The Year of Handspun

My first post of the year was a handspun project so it is only fitting that my last post this year is also using handspun.  Curious because prior to this year I had never knit anything using handspun and then for whatever reason it suddenly captured my attention and I've knit four projects this year with it (Handspun Scarf, Pamuya Shawl, Fingerless Mittens and this scarf).  Now I'm hooked on handspun and of all the many things that I've knit over the years, these projects are my favorites.

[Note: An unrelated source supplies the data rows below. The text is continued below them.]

[config.mk]
export PLATFORM = sky130hd
export DESIGN_NAME = ordinal_pattern_histogram
export DESIGN_NICKNAME = d
export VERILOG_FILES = /design/src/oph_pkg.sv /design/src/ordinal_pattern_histogram.sv /design/src/oph_cell.sv /design/src/oph_coder.sv /design/src/oph_hist.sv /design/src/oph_fifo.sv
export SDC_FILE = /design/constraint.sdc
export NUM_CORES = 2
export LEC_CHECK = 0
export BUFFER_PORTS_ARGS = -buffer_cell sky130_fd_sc_hd__buf_2
export CAP_MARGIN = 20
export CORE_ASPECT_RATIO = 1.25
export CORE_MARGIN = 3
export CORE_UTILIZATION = 34
export CTS_BUF_LIST = sky130_fd_sc_hd__clkbuf_4 sky130_fd_sc_hd__clkbuf_8 sky130_fd_sc_hd__clkbuf_16
export DETAILED_ROUTE_END_ITERATION = 10
export SETUP_SLACK_MARGIN = 0.5
export SLEW_MARGIN = 10
export SYNTH_ARGS = -nofsm -noshare
export SYNTH_HDL_FRONTEND = slang
export SYNTH_MEMORY_MAX_BITS = 65536
export SYNTH_SLANG_ARGS = --single-unit
[constraint.sdc]
create_clock -name i_clk -period 9.5 [get_ports i_clk]
set_clock_uncertainty 0.1 [all_clocks]
set_input_delay 1.9 -clock i_clk [delete_from_list [all_inputs] [get_ports i_clk]]
set_output_delay 1.9 -clock i_clk [all_outputs]
set_load 0.02 [all_outputs]
[src/oph_pkg.sv]
// ============================================================================
// oph_pkg - shared types and constants of the ordinal pattern histogram
// Opcodes, pipeline token, result record and the factorial table.
// ============================================================================
package oph_pkg;

    // default parameter values
    localparam int MAX_WINDOW_DEF  = 5;
    localparam int COUNT_WIDTH_DEF = 32;

    // fixed field widths
    localparam int SAMPLE_W = 32;
    localparam int OPCODE_W = 2;
    localparam int BIN_W    = 7;
    localparam int LEN_W    = 3;
    localparam int REPORT_W = 32;

    // output queue depth, also the number of results that may be owed
    localparam int FIFO_DEPTH = 8;

    // window length register
    localparam logic [LEN_W-1:0] LEN_RESET = 3'd2;
    localparam logic [LEN_W-1:0] LEN_MIN   = 3'd2;

    // result kinds
    localparam logic RES_PATTERN = 1'b0;
    localparam logic RES_COUNT   = 1'b1;

    // n! for n = 0 .. 7
    localparam int unsigned FACT_TAB [8] = '{1, 1, 2, 6, 24, 120, 720, 5040};

    typedef enum logic [OPCODE_W-1:0] {
        OP_PUSH  = 2'd0,
        OP_READ  = 2'd1,
        OP_CLEAR = 2'd2
    } t_opcode;

    typedef enum logic [1:0] {
        TK_PUSH,
        TK_READ,
        TK_CLEAR
    } t_tok_kind;

    typedef enum logic [1:0] {
        FW_NONE,
        FW_WRITE,
        FW_CLEAR
    } t_fw_kind;

    // one transaction travelling down the pipeline
    typedef struct packed {
        logic             valid;
        t_tok_kind        kind;
        logic [LEN_W-1:0] len;
        logic [BIN_W-1:0] pc;
        logic             in_range;
    } t_token;

    typedef struct packed {
        logic                kind;
        logic [BIN_W-1:0]    pattern_code;
        logic [REPORT_W-1:0] count;
    } t_result;

    function automatic int unsigned fact(input int n);
        return FACT_TAB[n[2:0]];
    endfunction

endpackage

[src/ordinal_pattern_histogram.sv]
// ============================================================================
// ordinal_pattern_histogram - ordinal pattern counter over a sample stream
// Sliding window of signed samples as a row of cells; each full-window push
// counts its Lehmer-coded ordinal pattern in a saturating histogram.
//
//   channel  direction  handshake                     payload
//   in       slave      i_in_valid / o_in_ready       i_opcode i_sample i_bin_index
//   out      master     o_out_valid / i_out_ready     o_kind o_pattern_code o_count
//   cfg      slave      i_cfg_valid / o_cfg_ready     i_cfg_window_length
//
// One transaction per clock while o_in_ready is high; order comparisons
// are made when a sample enters the cell row, so the coding pipeline never
// waits on the window. An accepted transaction passes the input token register,
// the coder rank and sum stages, the count memory read and update, and the output queue.
// o_in_ready drops only while FIFO_DEPTH results are owed to the output.
// Synchronous active-low reset; the histogram is empty at once through
// per-bin valid bits, with no clearing pass. o_cfg_ready is always high.
// ============================================================================
module ordinal_pattern_histogram import oph_pkg::*; #(
    parameter int MAX_WINDOW  = MAX_WINDOW_DEF,
    parameter int COUNT_WIDTH = COUNT_WIDTH_DEF
) (
    input  logic                       i_clk,
    input  logic                       i_rst_n,
    // input transactions
    input  logic                       i_in_valid,
    output logic                       o_in_ready,
    input  logic [OPCODE_W-1:0]        i_opcode,
    input  logic signed [SAMPLE_W-1:0] i_sample,
    input  logic [BIN_W-1:0]           i_bin_index,
    // results
    output logic                       o_out_valid,
    input  logic                       i_out_ready,
    output logic                       o_kind,
    output logic [BIN_W-1:0]           o_pattern_code,
    output logic [REPORT_W-1:0]        o_count,
    // configuration
    input  logic                       i_cfg_valid,
    output logic                       o_cfg_ready,
    input  logic [LEN_W-1:0]           i_cfg_window_length
);

    localparam int BINS   = fact(MAX_WINDOW);
    localparam int CODE_W = $clog2(BINS);
    localparam int FILL_W = $clog2(MAX_WINDOW + 1);
    localparam int CRED_W = $clog2(FIFO_DEPTH + 1);
    localparam int CMP_W  = LEN_W + 1;

    logic [LEN_W-1:0]  r_wlen;
    logic [LEN_W-1:0]  len_eff;
    logic [FILL_W-1:0] r_fill;
    logic [FILL_W-1:0] n_fill;
    logic [FILL_W-1:0] fill_inc;
    logic [CRED_W-1:0] r_credit;
    logic [CRED_W-1:0] n_credit;
    t_token            r_s1_tok;
    t_token            n_tok;
    t_opcode           opcode;
    logic              accept;
    logic              shift;
    logic              owes_result;
    logic              pop;

    logic signed [SAMPLE_W-1:0] w_sample    [MAX_WINDOW];
    logic signed [SAMPLE_W-1:0] w_sample_in [MAX_WINDOW];
    logic [MAX_WINDOW-2:0]      w_gt        [MAX_WINDOW];
    logic [MAX_WINDOW-2:0]      w_gt_in     [MAX_WINDOW];
    logic [MAX_WINDOW-1:0]      w_gt_new;
    logic [MAX_WINDOW-2:0]      w_gt_entry;

    t_token            w_tok2;
    logic [CODE_W-1:0] w_code2;
    logic              w_res_valid;
    t_result           w_res;
    t_result           w_out;

    // configuration register
    assign o_cfg_ready = 1'b1;

    always_ff @(posedge i_clk) begin
        if (!i_rst_n) begin
            r_wlen <= LEN_RESET;
        end else if (i_cfg_valid) begin
            r_wlen <= i_cfg_window_length;
        end
    end

    // clamp the pattern length to the supported range
    always_comb begin
        priority if (r_wlen < LEN_MIN) begin
            len_eff = LEN_MIN;
        end else if (r_wlen > LEN_W'(MAX_WINDOW)) begin
            len_eff = LEN_W'(MAX_WINDOW);
        end else begin
            len_eff = r_wlen;
        end
    end

    // input handshake and credit for owed results
    assign o_in_ready = (r_credit < CRED_W'(FIFO_DEPTH));
    assign accept     = i_in_valid && o_in_ready;
    assign opcode     = t_opcode'(i_opcode);
    assign fill_inc   = (r_fill == FILL_W'(MAX_WINDOW)) ? r_fill : r_fill + FILL_W'(1);

    // decode the accepted transaction into a pipeline token
    always_comb begin
        n_fill         = r_fill;
        shift          = 1'b0;
        n_tok.valid    = 1'b0;
        n_tok.kind     = TK_PUSH;
        n_tok.len      = len_eff;
        n_tok.pc       = i_bin_index;
        n_tok.in_range = (32'(i_bin_index) < 32'(BINS));
        if (accept) begin
            unique case (opcode)
                OP_PUSH: begin
                    shift  = 1'b1;
                    n_fill = fill_inc;
                    if (CMP_W'(fill_inc) >= CMP_W'(len_eff)) begin
                        n_tok.valid = 1'b1;
                    end
                end
                OP_READ: begin
                    n_tok.valid = 1'b1;
                    n_tok.kind  = TK_READ;
                end
                OP_CLEAR: begin
                    n_fill      = '0;
                    n_tok.valid = 1'b1;
                    n_tok.kind  = TK_CLEAR;
                end
                default: begin
                end
            endcase
        end
    end

    assign owes_result = n_tok.valid && (n_tok.kind != TK_CLEAR);
    assign pop         = o_out_valid && i_out_ready;
    assign n_credit    = r_credit + CRED_W'(owes_result) - CRED_W'(pop);

    always_ff @(posedge i_clk) begin
        if (!i_rst_n) begin
            r_fill         <= '0;
            r_credit       <= '0;
            r_s1_tok.valid <= 1'b0;
        end else begin
            r_fill         <= n_fill;
            r_credit       <= n_credit;
            r_s1_tok.valid <= n_tok.valid;
        end
        r_s1_tok.kind     <= n_tok.kind;
        r_s1_tok.len      <= n_tok.len;
        r_s1_tok.pc       <= n_tok.pc;
        r_s1_tok.in_range <= n_tok.in_range;
    end

    // neighbor wiring of the cell row, newest sample enters the top cell
    always_comb begin
        for (int d = 0; d < MAX_WINDOW - 1; d++) begin
            w_gt_entry[d] = w_gt_new[MAX_WINDOW-1-d];
        end
        for (int k = 0; k < MAX_WINDOW; k++) begin
            if (k == MAX_WINDOW - 1) begin
                w_sample_in[k] = i_sample;
                w_gt_in[k]     = w_gt_entry;
            end else begin
                w_sample_in[k] = w_sample[k+1];
                w_gt_in[k]     = w_gt[k+1];
            end
        end
    end

    for (genvar k = 0; k < MAX_WINDOW; k++) begin : g_cell
        oph_cell #(
            .MAX_WINDOW (MAX_WINDOW)
        ) u_cell (
            .i_clk        (i_clk),
            .i_shift      (shift),
            .i_new_sample (i_sample),
            .i_sample_in  (w_sample_in[k]),
            .i_gt_in      (w_gt_in[k]),
            .o_sample     (w_sample[k]),
            .o_gt         (w_gt[k]),
            .o_gt_new     (w_gt_new[k])
        );
    end

    // pattern coding
    oph_coder #(
        .MAX_WINDOW (MAX_WINDOW)
    ) u_coder (
        .i_clk   (i_clk),
        .i_rst_n (i_rst_n),
        .i_tok   (r_s1_tok),
        .i_gt    (w_gt),
        .o_tok   (w_tok2),
        .o_code  (w_code2)
    );

    // histogram update and read
    oph_hist #(
        .MAX_WINDOW  (MAX_WINDOW),
        .COUNT_WIDTH (COUNT_WIDTH)
    ) u_hist (
        .i_clk       (i_clk),
        .i_rst_n     (i_rst_n),
        .i_tok       (w_tok2),
        .i_code      (w_code2),
        .o_res_valid (w_res_valid),
        .o_res       (w_res)
    );

    // output queue
    oph_fifo u_fifo (
        .i_clk   (i_clk),
        .i_rst_n (i_rst_n),
        .i_wr    (w_res_valid),
        .i_data  (w_res),
        .i_ready (i_out_ready),
        .o_valid (o_out_valid),
        .o_data  (w_out)
    );

    assign o_kind         = w_out.kind;
    assign o_pattern_code = w_out.pattern_code;
    assign o_count        = w_out.count;

    // checks
    a_credit_bound: assert property (@(posedge i_clk) disable iff (!i_rst_n)
        r_credit <= CRED_W'(FIFO_DEPTH))
        else $error("owed result count beyond queue depth");

    a_result_credited: assert property (@(posedge i_clk) disable iff (!i_rst_n)
        w_res_valid |-> (r_credit != '0))
        else $error("result produced without an owed credit");

    a_push_full_window: assert property (@(posedge i_clk) disable iff (!i_rst_n)
        (r_s1_tok.valid && (r_s1_tok.kind == TK_PUSH))
            |-> (CMP_W'(r_fill) >= CMP_W'(r_s1_tok.len)))
        else $error("pattern coded from a window that is not full");

endmodule

[src/oph_cell.sv]
// ============================================================================
// oph_cell - one window position
// Holds a sample and the order bits against its older neighbors, and passes
// both to the next older cell on a push.
// ============================================================================
module oph_cell import oph_pkg::*; #(
    parameter int MAX_WINDOW = MAX_WINDOW_DEF
) (
    input  logic                       i_clk,
    input  logic                       i_shift,
    input  logic signed [SAMPLE_W-1:0] i_new_sample,
    input  logic signed [SAMPLE_W-1:0] i_sample_in,
    input  logic [MAX_WINDOW-2:0]      i_gt_in,
    output logic signed [SAMPLE_W-1:0] o_sample,
    output logic [MAX_WINDOW-2:0]      o_gt,
    output logic                       o_gt_new
);

    logic signed [SAMPLE_W-1:0] r_sample;
    logic signed [SAMPLE_W-1:0] n_sample;
    // bit d: the sample d+1 places older is strictly greater than this one
    logic [MAX_WINDOW-2:0]      r_gt;
    logic [MAX_WINDOW-2:0]      n_gt;

    // take the neighbor's contents on a push
    always_comb begin
        n_sample = r_sample;
        n_gt     = r_gt;
        if (i_shift) begin
            n_sample = i_sample_in;
            n_gt     = i_gt_in;
        end
    end

    always_ff @(posedge i_clk) begin
        r_sample <= n_sample;
        r_gt     <= n_gt;
    end

    // compare the held sample against the one being pushed
    assign o_gt_new = (r_sample > i_new_sample);
    assign o_sample = r_sample;
    assign o_gt     = r_gt;

endmodule

[src/oph_coder.sv]
// ============================================================================
// oph_coder - pattern coding pipeline
// Stage one counts ranks and inversions from the cell order bits, stage two
// sums the factorial-weighted digits into the Lehmer code.
// ============================================================================
module oph_coder import oph_pkg::*; #(
    parameter int MAX_WINDOW = MAX_WINDOW_DEF
) (
    input  logic                    i_clk,
    input  logic                    i_rst_n,
    input  t_token                  i_tok,
    input  logic [MAX_WINDOW-2:0]   i_gt [MAX_WINDOW],
    output t_token                  o_tok,
    output logic [$clog2(fact(MAX_WINDOW))-1:0] o_code
);

    localparam int BINS   = fact(MAX_WINDOW);
    localparam int CODE_W = $clog2(BINS);
    localparam int RW     = $clog2(MAX_WINDOW);
    localparam int CMP_W  = LEN_W + 1;

    logic                act    [MAX_WINDOW];
    logic [RW-1:0]       n_c    [MAX_WINDOW];
    logic [RW-1:0]       n_rank [MAX_WINDOW];
    logic [LEN_W-1:0]    n_w    [MAX_WINDOW];
    logic [RW-1:0]       r_c    [MAX_WINDOW];
    logic [LEN_W-1:0]    r_w    [MAX_WINDOW];
    t_token              r_tok1;
    t_token              r_tok2;
    t_token              n_tok2;
    logic [CODE_W-1:0]   n_sum;
    logic [CODE_W-1:0]   n_code;
    logic [CODE_W-1:0]   r_code;
    logic [CODE_W+BIN_W-1:0] bin_ext;
    logic [CODE_W+BIN_W-1:0] sum_ext;

    // positions inside the current pattern length
    always_comb begin
        for (int i = 0; i < MAX_WINDOW; i++) begin
            act[i] = ({1'b0, i_tok.len} + CMP_W'(i)) >= CMP_W'(MAX_WINDOW);
        end
    end

    // rank and count of greater earlier samples, per position
    always_comb begin
        for (int i = 0; i < MAX_WINDOW; i++) begin
            n_c[i]    = '0;
            n_rank[i] = '0;
            for (int j = 0; j < i; j++) begin
                if (act[j]) begin
                    if (i_gt[i][i-1-j]) begin
                        n_c[i] = n_c[i] + RW'(1);
                    end else begin
                        n_rank[i] = n_rank[i] + RW'(1);
                    end
                end
            end
            for (int j = i + 1; j < MAX_WINDOW; j++) begin
                if (i_gt[j][j-1-i]) begin
                    n_rank[i] = n_rank[i] + RW'(1);
                end
            end
            // digit weight index is the number of samples ranked above
            n_w[i] = i_tok.len - LEN_W'(1) - LEN_W'(n_rank[i]);
            if (!act[i]) begin
                n_c[i] = '0;
                n_w[i] = '0;
            end
        end
    end

    // stage one registers
    always_ff @(posedge i_clk) begin
        if (!i_rst_n) begin
            r_tok1.valid <= 1'b0;
        end else begin
            r_tok1.valid <= i_tok.valid;
        end
        r_tok1.kind     <= i_tok.kind;
        r_tok1.len      <= i_tok.len;
        r_tok1.pc       <= i_tok.pc;
        r_tok1.in_range <= i_tok.in_range;
        for (int i = 0; i < MAX_WINDOW; i++) begin
            r_c[i] <= n_c[i];
            r_w[i] <= n_w[i];
        end
    end

    // weighted digit sum
    always_comb begin
        n_sum = '0;
        for (int i = 0; i < MAX_WINDOW; i++) begin
            n_sum = n_sum + CODE_W'(r_c[i]) * CODE_W'(FACT_TAB[r_w[i]]);
        end
    end

    assign bin_ext = {{CODE_W{1'b0}}, r_tok1.pc};
    assign sum_ext = {{BIN_W{1'b0}}, n_sum};

    // a read carries its bin, a push its fresh code
    always_comb begin
        n_tok2 = r_tok1;
        n_code = n_sum;
        if (r_tok1.kind == TK_READ) begin
            n_code = bin_ext[CODE_W-1:0];
        end else begin
            n_tok2.pc = sum_ext[BIN_W-1:0];
        end
    end

    // stage two registers
    always_ff @(posedge i_clk) begin
        if (!i_rst_n) begin
            r_tok2.valid <= 1'b0;
        end else begin
            r_tok2.valid <= n_tok2.valid;
        end
        r_tok2.kind     <= n_tok2.kind;
        r_tok2.len      <= n_tok2.len;
        r_tok2.pc       <= n_tok2.pc;
        r_tok2.in_range <= n_tok2.in_range;
        r_code          <= n_code;
    end

    assign o_tok  = r_tok2;
    assign o_code = r_code;

endmodule

[src/oph_hist.sv]
// ============================================================================
// oph_hist - pattern count store
// Count memory with per-bin valid bits, registered read, one-deep write
// forwarding and saturating update.
// ============================================================================
module oph_hist import oph_pkg::*; #(
    parameter int MAX_WINDOW  = MAX_WINDOW_DEF,
    parameter int COUNT_WIDTH = COUNT_WIDTH_DEF
) (
    input  logic                    i_clk,
    input  logic                    i_rst_n,
    input  t_token                  i_tok,
    input  logic [$clog2(fact(MAX_WINDOW))-1:0] i_code,
    output logic                    o_res_valid,
    output t_result                 o_res
);

    localparam int BINS   = fact(MAX_WINDOW);
    localparam int CODE_W = $clog2(BINS);

    logic [COUNT_WIDTH-1:0] r_mem [BINS];
    logic [BINS-1:0]        r_vbit;
    t_token                 r_tok;
    logic [CODE_W-1:0]      r_code;
    logic [COUNT_WIDTH-1:0] r_rd_data;
    logic                   r_rd_vbit;
    t_fw_kind               r_fw_kind;
    t_fw_kind               n_fw_kind;
    logic [CODE_W-1:0]      r_fw_code;
    logic [COUNT_WIDTH-1:0] r_fw_cnt;
    logic [COUNT_WIDTH-1:0] old_cnt;
    logic [COUNT_WIDTH-1:0] bumped;
    logic [COUNT_WIDTH-1:0] value;
    logic [COUNT_WIDTH+REPORT_W-1:0] value_ext;
    logic                   do_write;
    logic                   do_clear;

    // registered read of count and valid bit, stage token
    always_ff @(posedge i_clk) begin
        if (!i_rst_n) begin
            r_tok.valid <= 1'b0;
        end else begin
            r_tok.valid <= i_tok.valid;
        end
        r_rd_data <= r_mem[i_code];
        r_rd_vbit <= r_vbit[i_code];
        r_code    <= i_code;
        r_tok.kind     <= i_tok.kind;
        r_tok.len      <= i_tok.len;
        r_tok.pc       <= i_tok.pc;
        r_tok.in_range <= i_tok.in_range;
    end

    assign do_write = r_tok.valid && (r_tok.kind == TK_PUSH);
    assign do_clear = r_tok.valid && (r_tok.kind == TK_CLEAR);

    // current count, with the update made at the edge of the read
    always_comb begin
        priority if (r_fw_kind == FW_CLEAR) begin
            old_cnt = '0;
        end else if ((r_fw_kind == FW_WRITE) && (r_fw_code == r_code)) begin
            old_cnt = r_fw_cnt;
        end else if (r_rd_vbit) begin
            old_cnt = r_rd_data;
        end else begin
            old_cnt = '0;
        end
        bumped = (&old_cnt) ? old_cnt : old_cnt + COUNT_WIDTH'(1);
    end

    // count write
    always_ff @(posedge i_clk) begin
        if (do_write) begin
            r_mem[r_code] <= bumped;
        end
        r_fw_code <= r_code;
        r_fw_cnt  <= bumped;
    end

    always_comb begin
        n_fw_kind = FW_NONE;
        if (do_clear) begin
            n_fw_kind = FW_CLEAR;
        end else if (do_write) begin
            n_fw_kind = FW_WRITE;
        end
    end

    // control: valid bits and forwarding record
    always_ff @(posedge i_clk) begin
        if (!i_rst_n) begin
            r_vbit      <= '0;
            r_fw_kind   <= FW_NONE;
        end else begin
            r_fw_kind   <= n_fw_kind;
            if (do_clear) begin
                r_vbit <= '0;
            end else if (do_write) begin
                r_vbit[r_code] <= 1'b1;
            end
        end
    end

    // result value and report saturation
    always_comb begin
        if (r_tok.kind == TK_PUSH) begin
            value = bumped;
        end else if (r_tok.in_range) begin
            value = old_cnt;
        end else begin
            value = '0;
        end
    end

    assign value_ext = {{REPORT_W{1'b0}}, value};

    assign o_res_valid        = r_tok.valid && (r_tok.kind != TK_CLEAR);
    assign o_res.kind         = (r_tok.kind == TK_READ) ? RES_COUNT : RES_PATTERN;
    assign o_res.pattern_code = r_tok.pc;
    assign o_res.count        = (|value_ext[COUNT_WIDTH+REPORT_W-1:REPORT_W])
                                ? {REPORT_W{1'b1}} : value_ext[REPORT_W-1:0];

endmodule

Before I tell you about this scarf, I'll tell you about the above picture.  It is taken in front of an old ruined cabin where only the rough hewn stone chimney remains.  I "discovered" this ruin with Simcha on one of our morning hikes.  I had shimmied up a mountain slope following what I believed was a trail only to have misgivings about half way up when I began to suspect what I was following was actually a watershed.  Parenthetically, it's moments like this when you look around and realize it's a steep climb up or a slippery slope down that the thought crosses your mind that it might be a while before your body is found if something bad were to happen.  But I managed to work my way to the top (Simcha had no trouble as he climbs like a mountain goat and I appreciated when he worked his way back down to encourage me on - we were in this together) where we then picked up a trail along the ridge that lead to this ruin.   How cool is that?  I love our morning hikes.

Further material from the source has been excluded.